-- Extracted data entries --
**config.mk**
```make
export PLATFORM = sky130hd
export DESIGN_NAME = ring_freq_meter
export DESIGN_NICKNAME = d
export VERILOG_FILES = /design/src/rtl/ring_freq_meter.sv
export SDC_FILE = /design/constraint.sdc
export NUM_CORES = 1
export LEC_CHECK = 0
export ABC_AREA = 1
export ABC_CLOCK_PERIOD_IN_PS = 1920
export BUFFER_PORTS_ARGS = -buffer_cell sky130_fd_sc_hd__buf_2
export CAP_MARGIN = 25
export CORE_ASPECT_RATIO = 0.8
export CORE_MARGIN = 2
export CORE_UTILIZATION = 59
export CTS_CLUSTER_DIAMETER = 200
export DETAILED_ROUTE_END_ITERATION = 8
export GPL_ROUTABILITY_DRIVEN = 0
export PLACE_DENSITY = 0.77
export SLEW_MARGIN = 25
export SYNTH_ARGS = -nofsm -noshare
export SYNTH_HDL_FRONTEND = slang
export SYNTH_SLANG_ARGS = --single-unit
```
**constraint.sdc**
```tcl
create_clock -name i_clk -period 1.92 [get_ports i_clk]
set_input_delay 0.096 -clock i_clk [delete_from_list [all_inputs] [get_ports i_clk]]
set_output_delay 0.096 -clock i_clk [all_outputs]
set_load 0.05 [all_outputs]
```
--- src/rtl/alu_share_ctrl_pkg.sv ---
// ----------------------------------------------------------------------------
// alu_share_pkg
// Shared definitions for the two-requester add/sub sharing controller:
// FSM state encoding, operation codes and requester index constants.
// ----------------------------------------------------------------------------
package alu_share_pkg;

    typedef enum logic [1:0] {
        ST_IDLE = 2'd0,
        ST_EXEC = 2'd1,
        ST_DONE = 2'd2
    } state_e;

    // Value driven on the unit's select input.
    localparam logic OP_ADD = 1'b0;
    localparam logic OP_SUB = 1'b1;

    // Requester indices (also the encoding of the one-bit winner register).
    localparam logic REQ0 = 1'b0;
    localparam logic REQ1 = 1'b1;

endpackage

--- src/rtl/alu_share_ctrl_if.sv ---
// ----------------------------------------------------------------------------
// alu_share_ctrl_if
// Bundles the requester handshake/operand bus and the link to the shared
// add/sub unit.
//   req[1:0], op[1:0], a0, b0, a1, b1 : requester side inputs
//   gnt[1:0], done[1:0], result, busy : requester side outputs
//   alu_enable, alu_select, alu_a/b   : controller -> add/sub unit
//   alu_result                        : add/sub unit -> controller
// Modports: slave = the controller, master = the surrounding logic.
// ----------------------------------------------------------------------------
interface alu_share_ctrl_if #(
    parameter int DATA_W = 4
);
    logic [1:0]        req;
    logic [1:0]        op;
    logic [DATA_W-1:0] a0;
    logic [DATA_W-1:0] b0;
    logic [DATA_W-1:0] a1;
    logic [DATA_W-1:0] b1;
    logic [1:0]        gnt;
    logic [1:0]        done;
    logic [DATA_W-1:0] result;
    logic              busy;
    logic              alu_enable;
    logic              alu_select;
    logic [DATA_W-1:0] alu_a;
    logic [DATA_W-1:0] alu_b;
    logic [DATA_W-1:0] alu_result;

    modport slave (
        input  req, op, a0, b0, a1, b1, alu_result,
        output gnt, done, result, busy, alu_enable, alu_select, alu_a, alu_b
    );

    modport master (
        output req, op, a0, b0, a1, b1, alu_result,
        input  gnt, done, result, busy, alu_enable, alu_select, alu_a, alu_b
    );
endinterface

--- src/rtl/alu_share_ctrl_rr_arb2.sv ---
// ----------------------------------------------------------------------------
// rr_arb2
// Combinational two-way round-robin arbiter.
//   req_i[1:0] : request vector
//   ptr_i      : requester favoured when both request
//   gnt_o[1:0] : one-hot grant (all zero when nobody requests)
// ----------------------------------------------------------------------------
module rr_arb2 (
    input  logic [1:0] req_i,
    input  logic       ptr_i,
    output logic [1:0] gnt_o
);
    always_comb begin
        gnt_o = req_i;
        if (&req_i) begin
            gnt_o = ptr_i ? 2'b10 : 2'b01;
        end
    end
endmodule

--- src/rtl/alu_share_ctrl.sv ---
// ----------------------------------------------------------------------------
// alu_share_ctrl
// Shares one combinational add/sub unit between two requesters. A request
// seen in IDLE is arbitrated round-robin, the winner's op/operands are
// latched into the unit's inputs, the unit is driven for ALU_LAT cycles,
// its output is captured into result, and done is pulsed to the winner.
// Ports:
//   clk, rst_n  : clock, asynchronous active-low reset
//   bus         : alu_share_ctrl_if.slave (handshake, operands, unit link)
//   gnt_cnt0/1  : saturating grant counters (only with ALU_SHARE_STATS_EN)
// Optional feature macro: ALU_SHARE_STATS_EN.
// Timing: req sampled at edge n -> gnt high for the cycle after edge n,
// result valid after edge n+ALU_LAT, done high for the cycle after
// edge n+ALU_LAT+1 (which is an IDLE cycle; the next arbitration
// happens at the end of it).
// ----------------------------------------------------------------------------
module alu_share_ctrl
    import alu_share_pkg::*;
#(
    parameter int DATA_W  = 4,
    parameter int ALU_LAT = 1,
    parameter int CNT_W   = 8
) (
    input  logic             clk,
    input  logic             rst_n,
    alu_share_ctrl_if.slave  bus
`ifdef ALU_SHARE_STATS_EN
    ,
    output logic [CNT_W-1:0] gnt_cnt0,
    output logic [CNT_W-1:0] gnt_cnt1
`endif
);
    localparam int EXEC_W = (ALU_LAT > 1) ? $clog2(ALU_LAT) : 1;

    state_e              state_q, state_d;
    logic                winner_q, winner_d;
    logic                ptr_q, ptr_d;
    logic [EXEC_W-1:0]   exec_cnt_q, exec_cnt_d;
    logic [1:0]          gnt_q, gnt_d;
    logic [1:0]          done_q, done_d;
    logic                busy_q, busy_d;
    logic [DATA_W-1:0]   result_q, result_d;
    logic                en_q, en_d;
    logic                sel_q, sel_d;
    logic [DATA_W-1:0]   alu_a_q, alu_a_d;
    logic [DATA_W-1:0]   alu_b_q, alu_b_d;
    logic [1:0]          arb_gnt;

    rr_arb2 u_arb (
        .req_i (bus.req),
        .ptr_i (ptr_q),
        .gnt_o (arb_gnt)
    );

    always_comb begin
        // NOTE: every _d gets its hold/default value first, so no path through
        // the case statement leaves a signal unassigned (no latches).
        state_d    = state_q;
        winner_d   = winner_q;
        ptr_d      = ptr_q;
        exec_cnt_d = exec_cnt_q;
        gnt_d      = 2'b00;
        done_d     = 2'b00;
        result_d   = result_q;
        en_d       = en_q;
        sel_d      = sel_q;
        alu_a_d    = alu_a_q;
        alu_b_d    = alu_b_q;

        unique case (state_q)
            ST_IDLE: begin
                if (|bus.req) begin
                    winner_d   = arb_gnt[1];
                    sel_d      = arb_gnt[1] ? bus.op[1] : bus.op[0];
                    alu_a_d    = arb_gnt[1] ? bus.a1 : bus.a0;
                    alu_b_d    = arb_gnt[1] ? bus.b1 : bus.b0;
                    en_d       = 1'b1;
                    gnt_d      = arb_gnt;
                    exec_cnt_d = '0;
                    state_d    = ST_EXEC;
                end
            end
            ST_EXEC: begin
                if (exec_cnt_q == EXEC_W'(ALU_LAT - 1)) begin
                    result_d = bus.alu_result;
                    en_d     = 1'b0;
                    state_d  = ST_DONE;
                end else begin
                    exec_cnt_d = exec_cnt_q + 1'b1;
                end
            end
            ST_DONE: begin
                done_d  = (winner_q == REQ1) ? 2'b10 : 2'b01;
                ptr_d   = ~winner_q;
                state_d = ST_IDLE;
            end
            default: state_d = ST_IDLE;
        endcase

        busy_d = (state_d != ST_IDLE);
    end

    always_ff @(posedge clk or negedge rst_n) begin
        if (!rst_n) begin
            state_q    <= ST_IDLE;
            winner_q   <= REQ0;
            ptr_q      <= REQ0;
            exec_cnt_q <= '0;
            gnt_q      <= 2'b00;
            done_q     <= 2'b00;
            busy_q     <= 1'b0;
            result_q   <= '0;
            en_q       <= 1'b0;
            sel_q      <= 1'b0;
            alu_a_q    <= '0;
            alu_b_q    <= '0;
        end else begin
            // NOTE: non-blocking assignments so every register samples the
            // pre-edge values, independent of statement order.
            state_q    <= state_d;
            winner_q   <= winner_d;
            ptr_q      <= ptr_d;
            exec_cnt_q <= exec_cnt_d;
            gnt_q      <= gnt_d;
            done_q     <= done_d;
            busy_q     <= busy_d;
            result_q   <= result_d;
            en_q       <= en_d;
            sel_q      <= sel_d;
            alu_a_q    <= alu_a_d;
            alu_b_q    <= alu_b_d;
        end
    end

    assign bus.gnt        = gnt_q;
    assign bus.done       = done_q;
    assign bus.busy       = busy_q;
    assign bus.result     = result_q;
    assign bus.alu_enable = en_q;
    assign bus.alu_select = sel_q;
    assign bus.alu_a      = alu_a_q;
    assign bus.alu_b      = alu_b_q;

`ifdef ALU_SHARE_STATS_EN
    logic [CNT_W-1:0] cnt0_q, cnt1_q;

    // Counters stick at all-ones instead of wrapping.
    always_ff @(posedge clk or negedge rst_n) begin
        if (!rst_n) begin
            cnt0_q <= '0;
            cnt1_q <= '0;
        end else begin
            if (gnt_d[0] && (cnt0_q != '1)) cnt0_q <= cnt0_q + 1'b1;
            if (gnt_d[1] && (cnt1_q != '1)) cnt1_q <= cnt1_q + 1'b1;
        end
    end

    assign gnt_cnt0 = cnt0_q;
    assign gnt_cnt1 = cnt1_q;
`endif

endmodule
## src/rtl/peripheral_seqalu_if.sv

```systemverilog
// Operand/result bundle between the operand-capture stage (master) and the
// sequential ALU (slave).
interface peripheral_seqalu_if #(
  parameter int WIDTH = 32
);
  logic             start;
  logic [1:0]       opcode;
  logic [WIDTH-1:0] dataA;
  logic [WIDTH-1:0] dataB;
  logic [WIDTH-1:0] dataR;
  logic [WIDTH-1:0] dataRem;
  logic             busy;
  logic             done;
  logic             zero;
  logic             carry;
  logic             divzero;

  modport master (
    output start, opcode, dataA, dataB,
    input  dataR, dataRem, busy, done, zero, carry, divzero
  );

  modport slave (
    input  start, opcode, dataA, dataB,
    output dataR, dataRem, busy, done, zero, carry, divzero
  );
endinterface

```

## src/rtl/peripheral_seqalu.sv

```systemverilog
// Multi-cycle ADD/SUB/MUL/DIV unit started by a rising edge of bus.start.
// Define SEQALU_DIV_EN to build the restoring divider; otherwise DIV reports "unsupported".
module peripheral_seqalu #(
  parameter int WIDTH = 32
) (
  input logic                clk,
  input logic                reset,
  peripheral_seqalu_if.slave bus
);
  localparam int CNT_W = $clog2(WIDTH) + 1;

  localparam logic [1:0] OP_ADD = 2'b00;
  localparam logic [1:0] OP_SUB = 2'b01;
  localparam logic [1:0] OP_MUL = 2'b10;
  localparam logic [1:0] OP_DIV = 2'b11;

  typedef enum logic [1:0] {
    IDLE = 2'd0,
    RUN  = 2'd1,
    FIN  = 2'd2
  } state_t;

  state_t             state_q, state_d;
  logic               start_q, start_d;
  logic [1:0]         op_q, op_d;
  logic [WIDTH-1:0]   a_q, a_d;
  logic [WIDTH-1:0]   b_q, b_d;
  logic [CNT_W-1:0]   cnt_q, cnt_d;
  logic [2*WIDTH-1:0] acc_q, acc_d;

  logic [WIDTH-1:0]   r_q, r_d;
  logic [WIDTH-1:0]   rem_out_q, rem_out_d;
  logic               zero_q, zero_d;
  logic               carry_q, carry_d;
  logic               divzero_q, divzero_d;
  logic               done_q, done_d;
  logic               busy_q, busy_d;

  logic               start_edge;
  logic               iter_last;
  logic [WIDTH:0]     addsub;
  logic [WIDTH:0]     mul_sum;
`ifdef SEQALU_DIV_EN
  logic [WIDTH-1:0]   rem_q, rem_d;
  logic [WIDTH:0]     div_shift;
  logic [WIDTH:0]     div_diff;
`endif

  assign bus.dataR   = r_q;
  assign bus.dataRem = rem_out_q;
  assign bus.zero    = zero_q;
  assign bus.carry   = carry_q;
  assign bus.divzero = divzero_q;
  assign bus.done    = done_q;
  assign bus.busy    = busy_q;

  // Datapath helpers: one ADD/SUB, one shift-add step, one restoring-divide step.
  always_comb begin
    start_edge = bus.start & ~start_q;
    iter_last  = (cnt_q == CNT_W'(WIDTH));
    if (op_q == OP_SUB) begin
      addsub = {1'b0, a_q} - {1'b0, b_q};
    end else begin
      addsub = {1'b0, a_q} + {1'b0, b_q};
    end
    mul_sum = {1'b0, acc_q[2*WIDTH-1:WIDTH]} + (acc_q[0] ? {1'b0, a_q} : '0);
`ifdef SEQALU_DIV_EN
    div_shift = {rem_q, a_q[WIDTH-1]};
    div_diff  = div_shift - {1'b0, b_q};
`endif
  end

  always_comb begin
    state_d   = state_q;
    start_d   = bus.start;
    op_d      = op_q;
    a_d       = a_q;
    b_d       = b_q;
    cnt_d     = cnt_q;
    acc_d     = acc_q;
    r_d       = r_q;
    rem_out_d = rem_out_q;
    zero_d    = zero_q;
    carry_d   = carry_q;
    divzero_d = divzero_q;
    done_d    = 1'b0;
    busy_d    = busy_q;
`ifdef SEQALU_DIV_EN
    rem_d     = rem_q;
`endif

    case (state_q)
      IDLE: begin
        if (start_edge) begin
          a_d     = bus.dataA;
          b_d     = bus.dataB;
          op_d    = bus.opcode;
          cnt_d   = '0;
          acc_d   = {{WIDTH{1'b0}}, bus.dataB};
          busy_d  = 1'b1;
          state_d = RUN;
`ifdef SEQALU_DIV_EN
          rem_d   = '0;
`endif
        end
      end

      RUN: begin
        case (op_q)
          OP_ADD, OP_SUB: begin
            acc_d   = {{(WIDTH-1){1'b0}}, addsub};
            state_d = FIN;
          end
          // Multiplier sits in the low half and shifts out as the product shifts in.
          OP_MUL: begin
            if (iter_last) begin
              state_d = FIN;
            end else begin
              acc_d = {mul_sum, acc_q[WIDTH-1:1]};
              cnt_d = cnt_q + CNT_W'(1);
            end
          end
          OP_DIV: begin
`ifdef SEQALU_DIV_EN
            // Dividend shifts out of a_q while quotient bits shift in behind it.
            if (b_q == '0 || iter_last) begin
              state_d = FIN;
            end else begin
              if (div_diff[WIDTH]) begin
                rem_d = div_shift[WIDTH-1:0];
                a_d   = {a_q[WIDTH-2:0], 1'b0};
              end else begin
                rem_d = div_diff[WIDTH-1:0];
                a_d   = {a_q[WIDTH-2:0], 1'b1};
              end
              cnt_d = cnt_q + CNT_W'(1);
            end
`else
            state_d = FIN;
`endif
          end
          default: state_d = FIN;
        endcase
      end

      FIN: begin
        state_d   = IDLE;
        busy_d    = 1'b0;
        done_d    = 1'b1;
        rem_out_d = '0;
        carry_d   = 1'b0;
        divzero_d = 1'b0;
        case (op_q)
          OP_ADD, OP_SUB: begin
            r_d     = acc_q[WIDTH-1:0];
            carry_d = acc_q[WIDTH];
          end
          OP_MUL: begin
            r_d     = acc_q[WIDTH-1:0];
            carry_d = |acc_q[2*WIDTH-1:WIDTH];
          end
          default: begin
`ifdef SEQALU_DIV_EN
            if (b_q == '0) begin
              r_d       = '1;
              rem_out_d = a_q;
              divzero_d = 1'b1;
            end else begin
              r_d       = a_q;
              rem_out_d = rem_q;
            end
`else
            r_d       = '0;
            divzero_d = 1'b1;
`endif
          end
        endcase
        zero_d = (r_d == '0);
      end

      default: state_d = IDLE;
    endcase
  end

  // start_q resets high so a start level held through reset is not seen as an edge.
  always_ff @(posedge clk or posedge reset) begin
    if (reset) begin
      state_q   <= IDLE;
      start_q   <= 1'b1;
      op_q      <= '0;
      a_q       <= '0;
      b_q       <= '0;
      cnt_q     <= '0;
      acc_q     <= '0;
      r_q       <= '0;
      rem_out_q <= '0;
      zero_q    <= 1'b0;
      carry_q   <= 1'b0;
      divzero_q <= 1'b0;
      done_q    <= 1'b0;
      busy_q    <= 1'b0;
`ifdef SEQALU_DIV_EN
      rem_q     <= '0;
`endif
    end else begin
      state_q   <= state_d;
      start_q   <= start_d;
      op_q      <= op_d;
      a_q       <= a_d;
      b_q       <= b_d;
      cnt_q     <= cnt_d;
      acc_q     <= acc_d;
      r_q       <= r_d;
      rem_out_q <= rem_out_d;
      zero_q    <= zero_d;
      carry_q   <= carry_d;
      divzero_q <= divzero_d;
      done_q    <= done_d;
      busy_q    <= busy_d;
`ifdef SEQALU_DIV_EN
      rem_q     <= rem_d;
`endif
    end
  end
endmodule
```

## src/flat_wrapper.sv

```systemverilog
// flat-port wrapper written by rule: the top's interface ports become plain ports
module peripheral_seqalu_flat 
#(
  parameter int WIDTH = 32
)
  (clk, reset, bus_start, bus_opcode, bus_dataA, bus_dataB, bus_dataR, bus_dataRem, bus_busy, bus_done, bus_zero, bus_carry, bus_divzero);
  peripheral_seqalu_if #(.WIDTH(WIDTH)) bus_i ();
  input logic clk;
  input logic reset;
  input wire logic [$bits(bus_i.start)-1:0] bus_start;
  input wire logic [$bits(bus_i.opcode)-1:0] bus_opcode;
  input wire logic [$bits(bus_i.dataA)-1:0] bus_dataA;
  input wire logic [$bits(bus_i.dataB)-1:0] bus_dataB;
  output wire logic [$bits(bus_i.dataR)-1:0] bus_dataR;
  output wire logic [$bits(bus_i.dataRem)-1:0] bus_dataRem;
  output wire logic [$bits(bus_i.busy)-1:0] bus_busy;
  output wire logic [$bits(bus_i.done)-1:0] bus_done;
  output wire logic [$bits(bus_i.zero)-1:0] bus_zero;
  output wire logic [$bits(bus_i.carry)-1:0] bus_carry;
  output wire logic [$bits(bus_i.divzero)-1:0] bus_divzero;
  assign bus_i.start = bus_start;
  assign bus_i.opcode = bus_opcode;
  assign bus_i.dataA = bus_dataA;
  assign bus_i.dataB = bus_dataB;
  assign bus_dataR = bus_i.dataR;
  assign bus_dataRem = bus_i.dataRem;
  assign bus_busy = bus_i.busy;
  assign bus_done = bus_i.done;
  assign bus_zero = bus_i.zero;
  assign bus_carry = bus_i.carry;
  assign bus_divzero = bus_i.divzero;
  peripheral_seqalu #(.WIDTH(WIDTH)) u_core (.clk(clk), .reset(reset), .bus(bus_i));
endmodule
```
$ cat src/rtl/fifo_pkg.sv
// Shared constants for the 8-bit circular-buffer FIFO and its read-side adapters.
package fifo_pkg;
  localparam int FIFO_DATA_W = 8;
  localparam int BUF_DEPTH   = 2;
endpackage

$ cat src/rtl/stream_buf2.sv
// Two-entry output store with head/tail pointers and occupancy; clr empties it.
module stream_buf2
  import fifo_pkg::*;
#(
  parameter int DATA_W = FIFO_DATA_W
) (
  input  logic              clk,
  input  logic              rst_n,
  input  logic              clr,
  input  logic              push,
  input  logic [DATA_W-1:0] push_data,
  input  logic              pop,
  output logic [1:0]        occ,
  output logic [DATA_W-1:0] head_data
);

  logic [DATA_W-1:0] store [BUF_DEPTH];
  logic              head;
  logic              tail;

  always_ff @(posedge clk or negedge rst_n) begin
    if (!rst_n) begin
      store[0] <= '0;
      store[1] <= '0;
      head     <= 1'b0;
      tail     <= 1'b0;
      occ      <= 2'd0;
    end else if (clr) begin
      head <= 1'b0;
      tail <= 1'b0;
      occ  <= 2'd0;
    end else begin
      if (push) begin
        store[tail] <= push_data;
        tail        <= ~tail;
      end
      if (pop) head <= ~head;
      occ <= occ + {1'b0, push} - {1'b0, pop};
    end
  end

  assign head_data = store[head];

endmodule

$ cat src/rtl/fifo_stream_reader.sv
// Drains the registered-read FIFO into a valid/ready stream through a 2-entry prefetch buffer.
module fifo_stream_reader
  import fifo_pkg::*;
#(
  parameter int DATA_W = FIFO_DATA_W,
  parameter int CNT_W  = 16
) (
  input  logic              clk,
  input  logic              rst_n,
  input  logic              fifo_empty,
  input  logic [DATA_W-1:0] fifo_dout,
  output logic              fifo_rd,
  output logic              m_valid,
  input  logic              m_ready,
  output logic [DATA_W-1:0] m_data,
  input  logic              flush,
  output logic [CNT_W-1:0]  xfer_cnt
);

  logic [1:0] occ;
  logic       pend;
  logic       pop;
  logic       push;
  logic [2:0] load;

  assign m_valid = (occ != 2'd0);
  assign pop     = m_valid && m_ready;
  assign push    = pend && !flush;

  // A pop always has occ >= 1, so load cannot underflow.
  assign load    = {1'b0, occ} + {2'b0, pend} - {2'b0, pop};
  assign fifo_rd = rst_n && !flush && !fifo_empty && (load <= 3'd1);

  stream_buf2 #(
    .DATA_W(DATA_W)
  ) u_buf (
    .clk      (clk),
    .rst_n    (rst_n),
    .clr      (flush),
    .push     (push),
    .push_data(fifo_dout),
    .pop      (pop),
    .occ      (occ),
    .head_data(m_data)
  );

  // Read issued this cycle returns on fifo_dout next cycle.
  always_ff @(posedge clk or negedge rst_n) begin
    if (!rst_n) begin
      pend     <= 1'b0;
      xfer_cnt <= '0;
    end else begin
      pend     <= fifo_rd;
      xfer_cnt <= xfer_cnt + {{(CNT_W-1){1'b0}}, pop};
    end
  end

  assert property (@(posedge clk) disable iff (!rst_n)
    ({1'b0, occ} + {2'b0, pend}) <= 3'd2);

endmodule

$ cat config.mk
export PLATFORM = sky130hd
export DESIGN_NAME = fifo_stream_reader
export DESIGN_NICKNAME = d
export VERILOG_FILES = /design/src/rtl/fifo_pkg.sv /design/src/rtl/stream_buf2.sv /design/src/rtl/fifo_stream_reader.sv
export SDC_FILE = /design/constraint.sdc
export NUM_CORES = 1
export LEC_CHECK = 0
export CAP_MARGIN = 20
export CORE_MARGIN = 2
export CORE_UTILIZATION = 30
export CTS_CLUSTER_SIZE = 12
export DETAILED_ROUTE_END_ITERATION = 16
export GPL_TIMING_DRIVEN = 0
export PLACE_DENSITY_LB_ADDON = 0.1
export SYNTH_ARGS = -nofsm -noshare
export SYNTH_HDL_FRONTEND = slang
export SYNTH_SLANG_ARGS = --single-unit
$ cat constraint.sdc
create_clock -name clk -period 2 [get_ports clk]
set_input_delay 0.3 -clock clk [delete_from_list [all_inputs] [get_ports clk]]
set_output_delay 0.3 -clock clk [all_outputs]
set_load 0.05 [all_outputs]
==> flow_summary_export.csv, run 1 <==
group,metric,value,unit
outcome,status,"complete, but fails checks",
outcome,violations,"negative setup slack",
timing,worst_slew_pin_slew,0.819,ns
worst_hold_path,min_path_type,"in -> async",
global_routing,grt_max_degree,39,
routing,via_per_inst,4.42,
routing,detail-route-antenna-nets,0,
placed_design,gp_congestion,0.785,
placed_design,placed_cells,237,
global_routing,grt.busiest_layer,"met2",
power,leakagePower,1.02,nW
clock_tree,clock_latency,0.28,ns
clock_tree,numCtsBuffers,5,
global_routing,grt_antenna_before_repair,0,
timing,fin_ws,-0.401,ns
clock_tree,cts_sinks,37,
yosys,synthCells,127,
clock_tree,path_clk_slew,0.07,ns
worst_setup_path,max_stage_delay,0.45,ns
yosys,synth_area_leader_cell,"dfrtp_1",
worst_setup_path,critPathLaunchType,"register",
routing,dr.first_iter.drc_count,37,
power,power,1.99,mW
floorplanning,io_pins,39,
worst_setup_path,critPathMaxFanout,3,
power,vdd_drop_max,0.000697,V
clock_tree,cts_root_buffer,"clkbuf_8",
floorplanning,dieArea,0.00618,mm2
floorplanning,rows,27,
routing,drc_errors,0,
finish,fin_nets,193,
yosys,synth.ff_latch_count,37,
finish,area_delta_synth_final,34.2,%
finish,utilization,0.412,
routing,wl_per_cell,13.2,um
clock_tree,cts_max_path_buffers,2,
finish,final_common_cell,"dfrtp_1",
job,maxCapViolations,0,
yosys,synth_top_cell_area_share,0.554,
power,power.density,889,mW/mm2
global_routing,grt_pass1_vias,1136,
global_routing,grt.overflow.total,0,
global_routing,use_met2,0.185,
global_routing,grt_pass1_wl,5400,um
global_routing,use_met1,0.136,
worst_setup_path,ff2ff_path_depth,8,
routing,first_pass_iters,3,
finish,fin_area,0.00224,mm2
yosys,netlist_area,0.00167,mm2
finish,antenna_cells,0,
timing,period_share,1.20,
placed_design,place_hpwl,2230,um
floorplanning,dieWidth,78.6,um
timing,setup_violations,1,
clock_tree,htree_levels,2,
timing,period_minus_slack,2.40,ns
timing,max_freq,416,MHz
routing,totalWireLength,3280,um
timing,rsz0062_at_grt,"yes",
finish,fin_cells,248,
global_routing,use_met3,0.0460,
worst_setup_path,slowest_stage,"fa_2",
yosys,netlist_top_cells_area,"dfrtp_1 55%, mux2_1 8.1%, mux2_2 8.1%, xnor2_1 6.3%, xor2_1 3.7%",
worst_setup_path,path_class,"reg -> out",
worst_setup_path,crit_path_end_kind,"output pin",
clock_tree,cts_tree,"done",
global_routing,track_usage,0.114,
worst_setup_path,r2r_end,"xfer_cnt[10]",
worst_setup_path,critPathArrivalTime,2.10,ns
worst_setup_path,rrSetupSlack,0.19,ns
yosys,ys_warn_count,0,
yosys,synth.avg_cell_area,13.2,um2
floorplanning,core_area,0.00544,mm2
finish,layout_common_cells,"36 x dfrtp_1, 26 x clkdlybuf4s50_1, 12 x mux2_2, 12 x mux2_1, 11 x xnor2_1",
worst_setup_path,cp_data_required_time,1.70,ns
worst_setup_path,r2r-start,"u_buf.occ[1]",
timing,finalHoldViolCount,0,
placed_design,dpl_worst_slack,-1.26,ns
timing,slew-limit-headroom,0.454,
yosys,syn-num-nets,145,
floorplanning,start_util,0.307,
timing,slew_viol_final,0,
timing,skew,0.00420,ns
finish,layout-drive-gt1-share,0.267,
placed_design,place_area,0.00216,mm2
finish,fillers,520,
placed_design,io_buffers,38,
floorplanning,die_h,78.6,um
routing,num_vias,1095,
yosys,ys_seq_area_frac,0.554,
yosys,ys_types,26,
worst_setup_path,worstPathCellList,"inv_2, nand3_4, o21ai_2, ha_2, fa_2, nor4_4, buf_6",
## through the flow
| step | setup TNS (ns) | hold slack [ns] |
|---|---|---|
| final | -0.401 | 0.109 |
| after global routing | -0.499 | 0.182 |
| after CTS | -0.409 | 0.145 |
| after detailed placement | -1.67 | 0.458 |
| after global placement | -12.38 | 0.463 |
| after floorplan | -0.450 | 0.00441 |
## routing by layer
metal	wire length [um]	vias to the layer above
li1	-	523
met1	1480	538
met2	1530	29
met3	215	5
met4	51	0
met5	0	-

-- Description of the task --
The response must hold only the lines above from the line with "localparam int EXEC_W" through the line with "exec_cnt_d = exec_cnt_q +", each copied exactly, both ends kept.

-- Task response --
    localparam int EXEC_W = (ALU_LAT > 1) ? $clog2(ALU_LAT) : 1;

    state_e              state_q, state_d;
    logic                winner_q, winner_d;
    logic                ptr_q, ptr_d;
    logic [EXEC_W-1:0]   exec_cnt_q, exec_cnt_d;
    logic [1:0]          gnt_q, gnt_d;
    logic [1:0]          done_q, done_d;
    logic                busy_q, busy_d;
    logic [DATA_W-1:0]   result_q, result_d;
    logic                en_q, en_d;
    logic                sel_q, sel_d;
    logic [DATA_W-1:0]   alu_a_q, alu_a_d;
    logic [DATA_W-1:0]   alu_b_q, alu_b_d;
    logic [1:0]          arb_gnt;

    rr_arb2 u_arb (
        .req_i (bus.req),
        .ptr_i (ptr_q),
        .gnt_o (arb_gnt)
    );

    always_comb begin
        // NOTE: every _d gets its hold/default value first, so no path through
        // the case statement leaves a signal unassigned (no latches).
        state_d    = state_q;
        winner_d   = winner_q;
        ptr_d      = ptr_q;
        exec_cnt_d = exec_cnt_q;
        gnt_d      = 2'b00;
        done_d     = 2'b00;
        result_d   = result_q;
        en_d       = en_q;
        sel_d      = sel_q;
        alu_a_d    = alu_a_q;
        alu_b_d    = alu_b_q;

        unique case (state_q)
            ST_IDLE: begin
                if (|bus.req) begin
                    winner_d   = arb_gnt[1];
                    sel_d      = arb_gnt[1] ? bus.op[1] : bus.op[0];
                    alu_a_d    = arb_gnt[1] ? bus.a1 : bus.a0;
                    alu_b_d    = arb_gnt[1] ? bus.b1 : bus.b0;
                    en_d       = 1'b1;
                    gnt_d      = arb_gnt;
                    exec_cnt_d = '0;
                    state_d    = ST_EXEC;
                end
            end
            ST_EXEC: begin
                if (exec_cnt_q == EXEC_W'(ALU_LAT - 1)) begin
                    result_d = bus.alu_result;
                    en_d     = 1'b0;
                    state_d  = ST_DONE;
                end else begin
                    exec_cnt_d = exec_cnt_q + 1'b1;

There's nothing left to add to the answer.